Institutions have begun to get closer to entrepreneurship related to incubation, acceleration, and hackathon in recent years.
Agito, Amadeus Capital, Bluestein & Associates, Boğaziçi Ventures, Demirören Ventures, Growth Circuit Ventures, iDaCapital, Logo Ventures and Vostok Emerging Finance were the first time investors.
Need in software developer and entrepreneur
Even though the growth rate in seed initiative investments in Turkey was insufficient, it increased rapidly. However, it is difficult to say the same thing for international initiatives. As a result, the number of Series A and Series B investments were low.

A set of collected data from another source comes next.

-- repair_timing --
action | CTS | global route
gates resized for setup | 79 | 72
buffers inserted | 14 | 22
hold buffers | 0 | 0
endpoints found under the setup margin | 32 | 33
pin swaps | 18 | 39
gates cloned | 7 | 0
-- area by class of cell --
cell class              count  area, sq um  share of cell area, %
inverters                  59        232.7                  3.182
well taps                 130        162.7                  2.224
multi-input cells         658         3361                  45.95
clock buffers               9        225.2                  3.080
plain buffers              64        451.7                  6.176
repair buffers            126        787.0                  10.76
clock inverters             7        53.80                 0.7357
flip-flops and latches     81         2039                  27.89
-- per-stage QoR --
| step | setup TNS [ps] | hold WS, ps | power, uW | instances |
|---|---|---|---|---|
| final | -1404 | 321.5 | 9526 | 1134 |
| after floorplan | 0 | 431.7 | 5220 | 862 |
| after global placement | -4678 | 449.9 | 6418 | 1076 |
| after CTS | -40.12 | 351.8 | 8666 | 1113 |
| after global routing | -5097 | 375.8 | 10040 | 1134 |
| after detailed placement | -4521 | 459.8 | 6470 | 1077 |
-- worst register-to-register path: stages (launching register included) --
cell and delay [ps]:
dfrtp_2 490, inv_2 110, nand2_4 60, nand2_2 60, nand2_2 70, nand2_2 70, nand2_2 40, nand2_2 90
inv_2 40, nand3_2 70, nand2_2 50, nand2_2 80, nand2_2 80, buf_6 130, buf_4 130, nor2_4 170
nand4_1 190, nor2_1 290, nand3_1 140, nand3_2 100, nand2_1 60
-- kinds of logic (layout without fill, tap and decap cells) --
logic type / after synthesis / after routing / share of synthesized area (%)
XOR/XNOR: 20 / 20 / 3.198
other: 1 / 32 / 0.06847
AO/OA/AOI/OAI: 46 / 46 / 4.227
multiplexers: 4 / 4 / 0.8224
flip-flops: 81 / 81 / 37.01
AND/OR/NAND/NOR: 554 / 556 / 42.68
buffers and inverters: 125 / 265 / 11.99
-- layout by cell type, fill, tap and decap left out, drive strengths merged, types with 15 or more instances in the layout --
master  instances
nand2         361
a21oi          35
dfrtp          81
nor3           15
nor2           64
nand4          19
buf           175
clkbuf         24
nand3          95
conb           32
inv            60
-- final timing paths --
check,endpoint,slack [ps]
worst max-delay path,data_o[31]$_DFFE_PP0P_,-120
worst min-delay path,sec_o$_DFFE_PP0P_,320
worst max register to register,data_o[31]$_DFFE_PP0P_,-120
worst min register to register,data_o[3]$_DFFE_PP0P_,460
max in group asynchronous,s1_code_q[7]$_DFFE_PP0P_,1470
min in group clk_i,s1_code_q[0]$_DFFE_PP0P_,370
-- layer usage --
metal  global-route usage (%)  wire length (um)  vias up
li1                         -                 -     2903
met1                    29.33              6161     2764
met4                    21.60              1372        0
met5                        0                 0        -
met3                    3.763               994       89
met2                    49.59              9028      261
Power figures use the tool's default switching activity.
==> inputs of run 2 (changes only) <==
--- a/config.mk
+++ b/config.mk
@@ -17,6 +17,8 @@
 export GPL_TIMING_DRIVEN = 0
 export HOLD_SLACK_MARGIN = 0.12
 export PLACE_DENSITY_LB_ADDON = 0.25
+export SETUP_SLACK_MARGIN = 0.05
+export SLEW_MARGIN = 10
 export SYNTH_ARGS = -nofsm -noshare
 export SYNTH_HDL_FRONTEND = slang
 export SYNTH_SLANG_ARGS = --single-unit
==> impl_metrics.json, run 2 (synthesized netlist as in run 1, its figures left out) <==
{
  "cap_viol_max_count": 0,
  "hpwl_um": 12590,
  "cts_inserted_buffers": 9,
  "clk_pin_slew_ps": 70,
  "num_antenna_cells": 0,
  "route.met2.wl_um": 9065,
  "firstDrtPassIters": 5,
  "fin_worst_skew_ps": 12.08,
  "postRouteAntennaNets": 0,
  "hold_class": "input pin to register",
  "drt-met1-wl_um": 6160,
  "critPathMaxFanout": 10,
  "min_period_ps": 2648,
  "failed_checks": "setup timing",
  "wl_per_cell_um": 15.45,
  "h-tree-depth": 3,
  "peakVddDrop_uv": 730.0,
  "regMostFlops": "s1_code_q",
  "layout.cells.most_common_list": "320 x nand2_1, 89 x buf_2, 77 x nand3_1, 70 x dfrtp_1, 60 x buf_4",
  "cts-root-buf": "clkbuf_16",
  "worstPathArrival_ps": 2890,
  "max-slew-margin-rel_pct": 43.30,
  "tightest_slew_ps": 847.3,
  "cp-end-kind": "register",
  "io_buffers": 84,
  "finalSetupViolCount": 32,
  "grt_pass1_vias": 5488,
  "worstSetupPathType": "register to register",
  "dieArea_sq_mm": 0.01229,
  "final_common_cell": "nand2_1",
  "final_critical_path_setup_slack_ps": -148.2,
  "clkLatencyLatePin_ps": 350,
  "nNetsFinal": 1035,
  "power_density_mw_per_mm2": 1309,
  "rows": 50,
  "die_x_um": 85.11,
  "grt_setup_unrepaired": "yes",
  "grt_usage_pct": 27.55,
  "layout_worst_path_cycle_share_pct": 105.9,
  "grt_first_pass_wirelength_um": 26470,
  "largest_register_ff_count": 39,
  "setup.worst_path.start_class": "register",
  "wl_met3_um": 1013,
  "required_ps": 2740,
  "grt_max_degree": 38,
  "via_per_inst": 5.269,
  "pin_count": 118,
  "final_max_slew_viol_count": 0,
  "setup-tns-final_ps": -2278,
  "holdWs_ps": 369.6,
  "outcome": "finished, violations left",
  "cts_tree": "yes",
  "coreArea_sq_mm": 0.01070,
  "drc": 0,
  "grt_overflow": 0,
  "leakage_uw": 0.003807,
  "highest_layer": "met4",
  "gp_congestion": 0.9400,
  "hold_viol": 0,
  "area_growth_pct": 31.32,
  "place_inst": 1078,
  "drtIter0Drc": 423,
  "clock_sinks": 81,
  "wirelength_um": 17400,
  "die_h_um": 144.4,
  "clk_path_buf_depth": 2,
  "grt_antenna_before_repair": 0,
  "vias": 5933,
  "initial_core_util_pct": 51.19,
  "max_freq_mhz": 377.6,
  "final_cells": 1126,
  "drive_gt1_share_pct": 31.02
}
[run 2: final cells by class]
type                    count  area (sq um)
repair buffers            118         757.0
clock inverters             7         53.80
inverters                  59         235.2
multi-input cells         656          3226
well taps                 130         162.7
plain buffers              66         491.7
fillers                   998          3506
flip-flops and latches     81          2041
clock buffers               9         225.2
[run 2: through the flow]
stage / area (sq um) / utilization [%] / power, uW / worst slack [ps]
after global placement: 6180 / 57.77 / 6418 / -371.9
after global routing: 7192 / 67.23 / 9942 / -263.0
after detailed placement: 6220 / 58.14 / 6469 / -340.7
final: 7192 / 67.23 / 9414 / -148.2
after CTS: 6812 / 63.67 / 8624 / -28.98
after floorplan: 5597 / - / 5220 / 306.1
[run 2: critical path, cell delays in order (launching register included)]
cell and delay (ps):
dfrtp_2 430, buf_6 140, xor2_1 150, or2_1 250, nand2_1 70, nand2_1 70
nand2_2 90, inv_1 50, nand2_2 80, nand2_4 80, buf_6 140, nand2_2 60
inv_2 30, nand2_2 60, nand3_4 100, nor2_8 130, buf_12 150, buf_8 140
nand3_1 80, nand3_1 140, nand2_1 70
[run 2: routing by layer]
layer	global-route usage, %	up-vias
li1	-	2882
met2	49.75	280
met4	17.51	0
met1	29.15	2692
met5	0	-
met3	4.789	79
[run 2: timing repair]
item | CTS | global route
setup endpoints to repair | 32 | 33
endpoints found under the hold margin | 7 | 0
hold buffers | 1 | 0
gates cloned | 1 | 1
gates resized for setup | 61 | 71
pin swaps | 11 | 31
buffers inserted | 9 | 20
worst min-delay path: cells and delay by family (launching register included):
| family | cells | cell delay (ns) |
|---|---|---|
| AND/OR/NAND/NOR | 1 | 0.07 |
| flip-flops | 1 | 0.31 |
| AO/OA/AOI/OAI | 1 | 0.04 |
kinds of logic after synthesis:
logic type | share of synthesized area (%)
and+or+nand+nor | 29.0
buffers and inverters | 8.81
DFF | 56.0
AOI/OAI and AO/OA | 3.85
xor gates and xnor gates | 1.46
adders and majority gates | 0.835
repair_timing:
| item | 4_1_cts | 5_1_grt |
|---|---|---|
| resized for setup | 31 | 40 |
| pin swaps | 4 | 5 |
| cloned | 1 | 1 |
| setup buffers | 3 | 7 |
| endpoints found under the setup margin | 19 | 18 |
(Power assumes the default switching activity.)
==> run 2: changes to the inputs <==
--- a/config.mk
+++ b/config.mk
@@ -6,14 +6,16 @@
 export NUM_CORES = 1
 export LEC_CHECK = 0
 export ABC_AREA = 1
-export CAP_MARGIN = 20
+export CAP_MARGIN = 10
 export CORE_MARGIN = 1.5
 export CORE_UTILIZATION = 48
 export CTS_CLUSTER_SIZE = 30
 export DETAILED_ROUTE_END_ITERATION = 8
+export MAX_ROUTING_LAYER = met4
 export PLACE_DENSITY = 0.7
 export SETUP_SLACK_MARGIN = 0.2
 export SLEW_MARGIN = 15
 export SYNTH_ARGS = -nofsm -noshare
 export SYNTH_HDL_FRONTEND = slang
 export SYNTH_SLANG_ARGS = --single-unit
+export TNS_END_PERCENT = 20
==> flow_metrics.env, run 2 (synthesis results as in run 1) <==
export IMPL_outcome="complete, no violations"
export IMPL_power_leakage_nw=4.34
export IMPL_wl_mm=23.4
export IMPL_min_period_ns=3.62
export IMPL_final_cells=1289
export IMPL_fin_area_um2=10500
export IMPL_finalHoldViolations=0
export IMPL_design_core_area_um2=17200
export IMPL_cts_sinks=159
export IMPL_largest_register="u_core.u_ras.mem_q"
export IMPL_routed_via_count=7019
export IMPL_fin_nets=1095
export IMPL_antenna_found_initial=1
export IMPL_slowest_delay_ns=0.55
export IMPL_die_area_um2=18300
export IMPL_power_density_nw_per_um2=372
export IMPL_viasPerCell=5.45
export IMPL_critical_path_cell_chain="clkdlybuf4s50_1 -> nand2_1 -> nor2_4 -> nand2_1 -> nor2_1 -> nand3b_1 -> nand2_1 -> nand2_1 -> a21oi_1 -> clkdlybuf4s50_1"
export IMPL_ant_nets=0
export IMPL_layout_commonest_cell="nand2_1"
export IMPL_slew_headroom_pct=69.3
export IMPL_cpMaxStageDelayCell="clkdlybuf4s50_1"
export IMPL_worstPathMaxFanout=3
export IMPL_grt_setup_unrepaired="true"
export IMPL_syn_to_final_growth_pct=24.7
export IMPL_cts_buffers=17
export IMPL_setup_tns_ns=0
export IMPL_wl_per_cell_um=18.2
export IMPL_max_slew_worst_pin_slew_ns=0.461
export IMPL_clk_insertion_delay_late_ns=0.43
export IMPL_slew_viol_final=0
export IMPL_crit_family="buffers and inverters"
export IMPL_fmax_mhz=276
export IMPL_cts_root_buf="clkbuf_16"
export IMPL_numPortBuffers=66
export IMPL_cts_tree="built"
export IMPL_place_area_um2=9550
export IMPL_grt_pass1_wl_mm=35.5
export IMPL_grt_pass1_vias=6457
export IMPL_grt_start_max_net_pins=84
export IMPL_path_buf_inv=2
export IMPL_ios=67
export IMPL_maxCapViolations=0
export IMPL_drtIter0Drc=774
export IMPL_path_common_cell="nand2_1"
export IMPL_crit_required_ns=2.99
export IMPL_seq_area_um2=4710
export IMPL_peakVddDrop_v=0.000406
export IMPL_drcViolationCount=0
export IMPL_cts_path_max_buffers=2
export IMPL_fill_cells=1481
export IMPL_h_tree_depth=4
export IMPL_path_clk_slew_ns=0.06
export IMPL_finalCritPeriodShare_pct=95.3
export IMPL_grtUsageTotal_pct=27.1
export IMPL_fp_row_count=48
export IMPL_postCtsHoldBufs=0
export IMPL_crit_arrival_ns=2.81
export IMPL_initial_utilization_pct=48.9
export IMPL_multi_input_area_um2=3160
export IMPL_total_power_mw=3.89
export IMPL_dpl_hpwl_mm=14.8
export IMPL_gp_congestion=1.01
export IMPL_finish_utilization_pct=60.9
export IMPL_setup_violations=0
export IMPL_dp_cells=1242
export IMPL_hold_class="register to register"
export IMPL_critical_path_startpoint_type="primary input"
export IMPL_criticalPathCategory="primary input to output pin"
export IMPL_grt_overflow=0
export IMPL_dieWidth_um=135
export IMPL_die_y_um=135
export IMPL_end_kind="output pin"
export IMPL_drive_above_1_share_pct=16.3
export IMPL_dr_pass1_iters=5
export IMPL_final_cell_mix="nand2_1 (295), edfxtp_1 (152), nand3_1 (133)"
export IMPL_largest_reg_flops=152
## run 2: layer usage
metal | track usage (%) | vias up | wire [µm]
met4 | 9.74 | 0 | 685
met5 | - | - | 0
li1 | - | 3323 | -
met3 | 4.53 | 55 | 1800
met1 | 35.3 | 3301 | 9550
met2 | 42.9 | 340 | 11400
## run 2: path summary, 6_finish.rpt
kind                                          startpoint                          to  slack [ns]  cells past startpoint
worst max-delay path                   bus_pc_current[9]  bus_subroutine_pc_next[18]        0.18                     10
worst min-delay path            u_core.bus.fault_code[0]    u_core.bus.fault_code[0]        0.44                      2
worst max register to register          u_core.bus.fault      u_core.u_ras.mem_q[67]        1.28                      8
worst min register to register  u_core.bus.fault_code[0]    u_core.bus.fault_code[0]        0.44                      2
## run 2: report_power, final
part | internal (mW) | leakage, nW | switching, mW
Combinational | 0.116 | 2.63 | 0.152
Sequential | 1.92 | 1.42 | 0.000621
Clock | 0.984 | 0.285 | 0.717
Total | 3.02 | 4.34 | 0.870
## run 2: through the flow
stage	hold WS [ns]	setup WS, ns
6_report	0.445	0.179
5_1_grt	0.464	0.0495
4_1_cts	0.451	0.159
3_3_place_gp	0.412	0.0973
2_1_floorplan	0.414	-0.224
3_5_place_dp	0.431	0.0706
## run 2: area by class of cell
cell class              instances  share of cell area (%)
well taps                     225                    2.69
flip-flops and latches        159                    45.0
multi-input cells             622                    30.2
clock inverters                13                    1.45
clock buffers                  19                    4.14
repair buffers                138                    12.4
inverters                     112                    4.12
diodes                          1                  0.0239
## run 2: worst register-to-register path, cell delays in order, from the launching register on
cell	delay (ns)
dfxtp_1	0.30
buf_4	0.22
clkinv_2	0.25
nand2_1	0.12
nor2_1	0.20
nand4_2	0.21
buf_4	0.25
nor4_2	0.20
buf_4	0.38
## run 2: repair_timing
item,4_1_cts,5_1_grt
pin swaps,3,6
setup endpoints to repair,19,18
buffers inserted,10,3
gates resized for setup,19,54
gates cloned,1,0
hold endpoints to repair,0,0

In this regard, we can say investment in corporate venture capital was inadequate. Türk Telekom set up a venture capital company and took the first serious step in the telecom sector.
Apart from its venture-accelerating platform Pilot, the company is getting ready to leave much of its shares to the entrepreneurs in fields like 5G, artificial intelligence, health and Internet of Things.
There are over 800,000 software developers in the U.K. and Germany, where most investments are made. In comparison, there are only 123,000 developers in Turkey. In Poland, that number is 255,000.
In Turkey, there are 2,000 software developers for a million of its citizens. In Sweden, Holland, and Switzerland that number is 18,000 and it is 15,000 in Ireland.
In the Middle East and North Africa region, Israel, the United Arab Emirates and Turkey take the first three places.
Digital education to future new generation children
One of the biggest problem parents face today is finding the right educational tools for their children. MentalUP, an initiative by Türk Telekom’s enterprise acceleration program, Pilot, is a scientific cognitive training application designed to help children develop skills like memory, attention, focus, visual and verbal intelligence.
The app automatically determines exercises appropriate for each user according to their age and ability. The users, parents, and teachers can then easily track developments and create detailed performance reports.